A bail hearing for Matthew Dusseault, 21, had tentatively been scheduled for next week, but defense counsel John Calcagni III said he would probably hold off until after a grand jury is seated before considering his options.
Nearly five months have passed since Dusseault and Tyler Grenon, 24, were charged by the Woonsocket Police Department in connection with the killing of Gauthier, 81, the chairwoman of the personnel board. Her body was found
amid signs of the struggle in the bedroom of her stone bungalow at 191 Fairfield Ave. on March 23, 2016. She'd been stabbed 68 times in head, neck and torso with two different knives, according to police affidavits filed in the case.
Dusseault and Grenon are charged with one count each of first-degree murder and conspiracy in Gauthier's death.
Grenon, who was living next door to Gauthier at the time of the killing, is free on bail and presently living in Attleboro. Dusseault, of 101 Cote Ave., has been held without bail at the Adult Correctional since the two men were arrested on July 17.
Under the rules of criminal procedure, Calcagni said his client is entitled to ask the court for bail if the state has not secured a grand jury indictment against him within six months of his arrest. He is also entitled to petition the court for a dismissal of the charges.
Calcagni said he is waiting for the state to follow through on its intentions to seek an indictment against his client before considering his next move, however.
Deputy Police Chief Michael Lemoine acknowledged that the case against Dusseault and Grenon has not yet been presented to a grand jury – but it will be soon. Since the two men were arrested, Lemoine said, police have continued to develop evidence at the direction of state prosecutors with the intent of presenting the strongest possible case to grand jurors.
“An investigation of this magnitude is always in motion,” said Lemoine. “We have continuously been following up with state prosecutors to meet their needs.”
Grenon had long been on the police department's radar as a possible suspect in the case – taking him into custody three days after the homicide on unrelated charges after he allegedly asked several neighbors to examine footage from their home surveillance cameras.
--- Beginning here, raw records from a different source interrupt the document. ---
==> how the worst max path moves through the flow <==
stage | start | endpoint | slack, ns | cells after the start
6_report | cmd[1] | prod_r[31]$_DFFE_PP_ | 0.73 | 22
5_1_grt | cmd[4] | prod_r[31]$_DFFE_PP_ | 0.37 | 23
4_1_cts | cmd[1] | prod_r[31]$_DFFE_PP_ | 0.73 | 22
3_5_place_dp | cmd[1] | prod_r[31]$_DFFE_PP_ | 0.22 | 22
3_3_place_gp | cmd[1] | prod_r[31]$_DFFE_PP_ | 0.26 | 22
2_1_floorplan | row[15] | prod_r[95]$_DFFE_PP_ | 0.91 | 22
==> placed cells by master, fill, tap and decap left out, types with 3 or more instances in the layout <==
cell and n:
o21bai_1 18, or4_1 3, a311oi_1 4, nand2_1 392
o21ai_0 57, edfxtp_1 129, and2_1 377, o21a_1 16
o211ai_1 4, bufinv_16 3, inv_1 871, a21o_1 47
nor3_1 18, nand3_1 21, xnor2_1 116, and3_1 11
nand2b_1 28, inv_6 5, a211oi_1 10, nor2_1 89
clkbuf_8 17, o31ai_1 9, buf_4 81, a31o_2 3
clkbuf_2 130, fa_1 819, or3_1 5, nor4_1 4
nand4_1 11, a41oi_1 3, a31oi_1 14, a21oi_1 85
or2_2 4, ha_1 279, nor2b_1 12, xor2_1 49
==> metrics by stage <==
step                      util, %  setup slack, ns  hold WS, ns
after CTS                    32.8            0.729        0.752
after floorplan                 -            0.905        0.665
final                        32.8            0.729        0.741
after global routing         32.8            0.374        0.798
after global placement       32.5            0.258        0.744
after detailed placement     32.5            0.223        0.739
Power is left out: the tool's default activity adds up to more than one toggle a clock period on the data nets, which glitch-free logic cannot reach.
==> src/rtl/tal_pkg.sv <==
// Shared types and constants for the thrust allocation pipeline.
// No dependencies; imported by every module under rtl.
`timescale 1ns / 1ps

package tal_pkg;

  localparam int CMD_W     = 16;
  localparam int COEF_W    = 16;
  localparam int PROD_W    = CMD_W + COEF_W;
  localparam int SUM_W     = PROD_W + 2;
  localparam int MAG_W     = 32;
  localparam int FRAC_BITS = 12;
  localparam int LIM_W     = 8;
  localparam int QW        = 8;
  localparam int NUM_W     = MAG_W + LIM_W;
  localparam int RES_W     = 9;
  localparam int ROW_W     = 48;
  localparam int ROW_REGS  = 4;
  localparam int IN_AXES   = 3;
  localparam int IDX_W     = 3;
  localparam int DIV_STEPS = QW;

  // pipeline stage positions
  localparam int ST_IN   = 0;
  localparam int ST_PROD = 1;
  localparam int ST_SUM  = 2;
  localparam int ST_MAX  = 3;
  localparam int ST_MUL  = 4;
  localparam int ST_DIV0 = 5;
  localparam int ST_OUT  = ST_DIV0 + DIV_STEPS;
  localparam int NSTG    = ST_OUT + 1;

  // configuration register indexes
  localparam logic [IDX_W-1:0] REG_ROW0  = 3'd0;
  localparam logic [IDX_W-1:0] REG_LIMIT = 3'd4;

  localparam logic [LIM_W-1:0] LIMIT_RST = 8'd255;

  typedef logic signed [CMD_W-1:0] cmd_t;
  typedef logic [ROW_W-1:0]        row_t;
  typedef logic [MAG_W-1:0]        mag_t;
  typedef logic signed [RES_W-1:0] res_t;
  typedef logic [NSTG-1:0]         stage_en_t;

endpackage

==> src/rtl/tal_scale.sv <==
// Per-lane scaling: mag * limit, restoring divide by the max one quotient bit
// per stage, unscaled if within limit, then sign restore. Depends on tal_pkg.
`timescale 1ns / 1ps

module tal_scale (
  input  logic                      clk,
  input  tal_pkg::stage_en_t        stg_en,
  input  tal_pkg::mag_t             mag,
  input  logic                      neg,
  input  tal_pkg::mag_t             maxmag,
  input  logic                      scaled,
  input  logic [tal_pkg::LIM_W-1:0] limit,
  output tal_pkg::res_t             res_r,
  output logic                      scaled_out_r
);
  import tal_pkg::*;

  mag_t              mag3_r;
  logic              neg3_r;
  logic [NUM_W-1:0]  rem_r [0:DIV_STEPS];
  logic [QW-1:0]     quo_r [0:DIV_STEPS];
  logic [QW-1:0]     sml_r [0:DIV_STEPS];
  mag_t              div_r [0:DIV_STEPS];
  logic              neg_r [0:DIV_STEPS];
  logic              scl_r [0:DIV_STEPS];
  logic [QW-1:0]     quot_w;
  res_t              res_nxt;

  // align with the merge stage
  always_ff @(posedge clk) begin
    if (stg_en[ST_MAX]) begin
      mag3_r <= mag;
      neg3_r <= neg;
    end
  end

  always_ff @(posedge clk) begin
    if (stg_en[ST_MUL]) begin
      rem_r[0] <= NUM_W'(mag3_r) * NUM_W'(limit);
      quo_r[0] <= '0;
      // unscaled result: mag stays within limit << 12, so 8 bits hold it
      sml_r[0] <= mag3_r[FRAC_BITS +: QW];
      div_r[0] <= maxmag;
      neg_r[0] <= neg3_r;
      scl_r[0] <= scaled;
    end
  end

  for (genvar j = 0; j < DIV_STEPS; j++) begin : g_div
    logic [NUM_W-1:0] dsh_w;
    logic             ge_w;

    assign dsh_w = NUM_W'(div_r[j]) << (QW - 1 - j);
    assign ge_w  = rem_r[j] >= dsh_w;

    always_ff @(posedge clk) begin
      if (stg_en[ST_DIV0 + j]) begin
        rem_r[j+1] <= ge_w ? rem_r[j] - dsh_w : rem_r[j];
        quo_r[j+1] <= {quo_r[j][QW-2:0], ge_w};
        sml_r[j+1] <= sml_r[j];
        div_r[j+1] <= div_r[j];
        neg_r[j+1] <= neg_r[j];
        scl_r[j+1] <= scl_r[j];
      end
    end
  end

  always_comb begin
    quot_w  = scl_r[DIV_STEPS] ? quo_r[DIV_STEPS] : sml_r[DIV_STEPS];
    res_nxt = neg_r[DIV_STEPS] ? -$signed({1'b0, quot_w}) : $signed({1'b0, quot_w});
  end

  always_ff @(posedge clk) begin
    if (stg_en[ST_OUT]) begin
      res_r        <= res_nxt;
      scaled_out_r <= scl_r[DIV_STEPS];
    end
  end

endmodule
He later escaped from police custody when he was taken in for questioning, causing police to charge him with obstructing and witness intimidation, but the charges were later withdrawn.
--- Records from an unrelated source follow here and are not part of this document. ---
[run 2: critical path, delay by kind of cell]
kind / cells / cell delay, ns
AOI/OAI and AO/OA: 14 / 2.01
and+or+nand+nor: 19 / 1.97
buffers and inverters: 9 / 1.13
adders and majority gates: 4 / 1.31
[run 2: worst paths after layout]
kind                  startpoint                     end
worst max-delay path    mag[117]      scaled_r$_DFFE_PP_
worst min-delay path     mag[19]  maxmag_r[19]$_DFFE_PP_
### src/hw/rtl/trm_pkg.sv
// shared types and constants of the three-phase rms monitor
package trm_pkg;

	localparam int unsigned MAX_SAMPLES  = 4096;
	localparam int unsigned CNT_W        = $clog2(MAX_SAMPLES + 1);
	localparam int unsigned MIN_SAMPLES  = 20;
	localparam int unsigned SUM_W        = 28;
	localparam int unsigned SQ_W         = 43;
	localparam int unsigned DVD_W        = 56;
	localparam int unsigned DVS_W        = 25;
	localparam int unsigned QUO_W        = 31;
	localparam int unsigned ROOT_W       = 16;
	localparam logic [15:0] LEVEL_MAX    = 16'hFFFF;
	localparam logic [14:0] IMB_MAX      = 15'd20000;
	localparam logic [17:0] MEAN_FLOOR_X3 = 18'd30;
	localparam logic [13:0] IMB_SCALE    = 14'd10000;

	typedef enum logic [3:0] {
		REG_SAMPLE_INTERVAL = 4'd0,
		REG_WINDOW_LENGTH   = 4'd1,
		REG_SCALE_A         = 4'd2,
		REG_SCALE_B         = 4'd3,
		REG_SCALE_C         = 4'd4,
		REG_LOSS_LEVEL      = 4'd5,
		REG_UNDER_LEVEL     = 4'd6,
		REG_OVER_LEVEL      = 4'd7
	} trm_reg_t;

	typedef enum logic [1:0] {
		COND_NORMAL = 2'd0,
		COND_LOST   = 2'd1,
		COND_UNDER  = 2'd2,
		COND_OVER   = 2'd3
	} trm_cond_t;

	typedef enum logic [3:0] {
		S_IDLE,
		S_MUL,
		S_DIFF,
		S_DIV_WAIT,
		S_SQRT_WAIT,
		S_LVL,
		S_IMB,
		S_IMB_DIV,
		S_IMB_WAIT,
		S_DONE
	} trm_state_t;

	typedef struct packed {
		logic               start;
		logic [DVD_W-1:0]   dividend;
		logic [DVS_W-1:0]   divisor;
	} trm_div_req_t;

	typedef struct packed {
		logic               busy;
		logic               done;
		logic [QUO_W-1:0]   quotient;
	} trm_div_rsp_t;

	typedef struct packed {
		logic               start;
		logic [QUO_W-1:0]   radicand;
	} trm_sqrt_req_t;

	typedef struct packed {
		logic               busy;
		logic               done;
		logic [ROOT_W-1:0]  root;
	} trm_sqrt_rsp_t;

endpackage

### src/hw/rtl/trm_isqrt.sv
// iterative integer square root, one result bit per cycle
module trm_isqrt (
	input  logic                   clk,
	input  logic                   arst_n,
	input  trm_pkg::trm_sqrt_req_t req,
	output trm_pkg::trm_sqrt_rsp_t rsp
);
	import trm_pkg::*;

	localparam int unsigned STEP_W = $clog2(ROOT_W);
	localparam int unsigned ACC_W  = QUO_W + 1;

	logic [QUO_W-1:0]  v_q;
	logic [ACC_W-1:0]  res_q;
	logic [ACC_W-1:0]  bit_q;
	logic [STEP_W-1:0] cnt_q;
	logic              busy_q;
	logic              done_q;
	logic [ACC_W-1:0]  trial;
	logic              fits;

	assign trial = res_q + bit_q;
	assign fits  = ({1'b0, v_q} >= trial);

	always_ff @(posedge clk or negedge arst_n) begin
		if (!arst_n) begin
			busy_q <= 1'b0;
			done_q <= 1'b0;
			cnt_q  <= '0;
		end else begin
			done_q <= busy_q && (cnt_q == '0);
			if (req.start) begin
				busy_q <= 1'b1;
				cnt_q  <= STEP_W'(ROOT_W - 1);
			end else if (busy_q) begin
				if (cnt_q == '0) begin
					busy_q <= 1'b0;
				end else begin
					cnt_q <= cnt_q - 1'b1;
				end
			end
		end
	end

	always_ff @(posedge clk) begin
		if (req.start) begin
			v_q   <= req.radicand;
			res_q <= '0;
			bit_q <= ACC_W'(1) << (2 * (ROOT_W - 1));
		end else if (busy_q) begin
			if (fits) begin
				v_q   <= QUO_W'({1'b0, v_q} - trial);
				res_q <= (res_q >> 1) + bit_q;
			end else begin
				res_q <= res_q >> 1;
			end
			bit_q <= bit_q >> 2;
		end
	end

	assign rsp.busy = busy_q;
	assign rsp.done = done_q;
	assign rsp.root = res_q[ROOT_W-1:0];

endmodule
### config.mk
export PLATFORM = sky130hd
export DESIGN_NAME = trm_isqrt
export DESIGN_NICKNAME = d
export VERILOG_FILES = /design/src/hw/rtl/trm_pkg.sv /design/src/hw/rtl/trm_isqrt.sv
export SDC_FILE = /design/constraint.sdc
export NUM_CORES = 1
export LEC_CHECK = 0
export BUFFER_PORTS_ARGS = -buffer_cell sky130_fd_sc_hd__buf_2
export CAP_MARGIN = 5
export CORE_MARGIN = 5
export CORE_UTILIZATION = 25
export CTS_CLUSTER_DIAMETER = 120
export DETAILED_ROUTE_END_ITERATION = 10
export GPL_TIMING_DRIVEN = 0
export PLACE_DENSITY = 0.52
export SETUP_SLACK_MARGIN = 0.1
export SLEW_MARGIN = 0
export SYNTH_ARGS = -nofsm -noshare
export SYNTH_HDL_FRONTEND = slang
export SYNTH_SLANG_ARGS = --single-unit
### constraint.sdc
create_clock -name clk -period 13.9 [get_ports clk]
set_input_delay 2.78 -clock clk [delete_from_list [all_inputs] [get_ports clk]]
set_output_delay 2.78 -clock clk [all_outputs]
set_load 0.01 [all_outputs]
The arrest of the two men for murder came about after police tried a novel avenue of forensic examination involving techniques known as genetic genealogy and genetic phenotyping. Using the private, Virginia-based Parabon NanoLabs Inc., police developed a composite sketch of an unknown suspect whose DNA was found intermingled with Gauthier's at the crime scene, according to affidavits filed in the case.
Police had been in possession of the unknown suspect's profile for some time without the ability to link it to a name. This spring, however, detectives began searching for a match in a Parabon database of known DNA profiles that was originally established for genealogical research. The effort led initially led to Dusseault's mother, Paula Gauthier (no relation to Constance), indicating that the source of the unknown DNA sample was either her father or her son.
The technique was so new it made national news for the first time a couple of months earlier, when California police used it to arrest the Golden Gate Killer – a man in his 70s who'd been at large despite having committed a dozen homicides and scores of rapes that occurred 30 to 40 years ago.
While Dusseault is tied to the crime scene through hard evidence, a judge set bail for Grenon at $50,000 with surety, or $5,000 cash, after his lawyers argued that it was only Dusseault's word that implicates him in the crime. Also, he has no prior criminal convictions.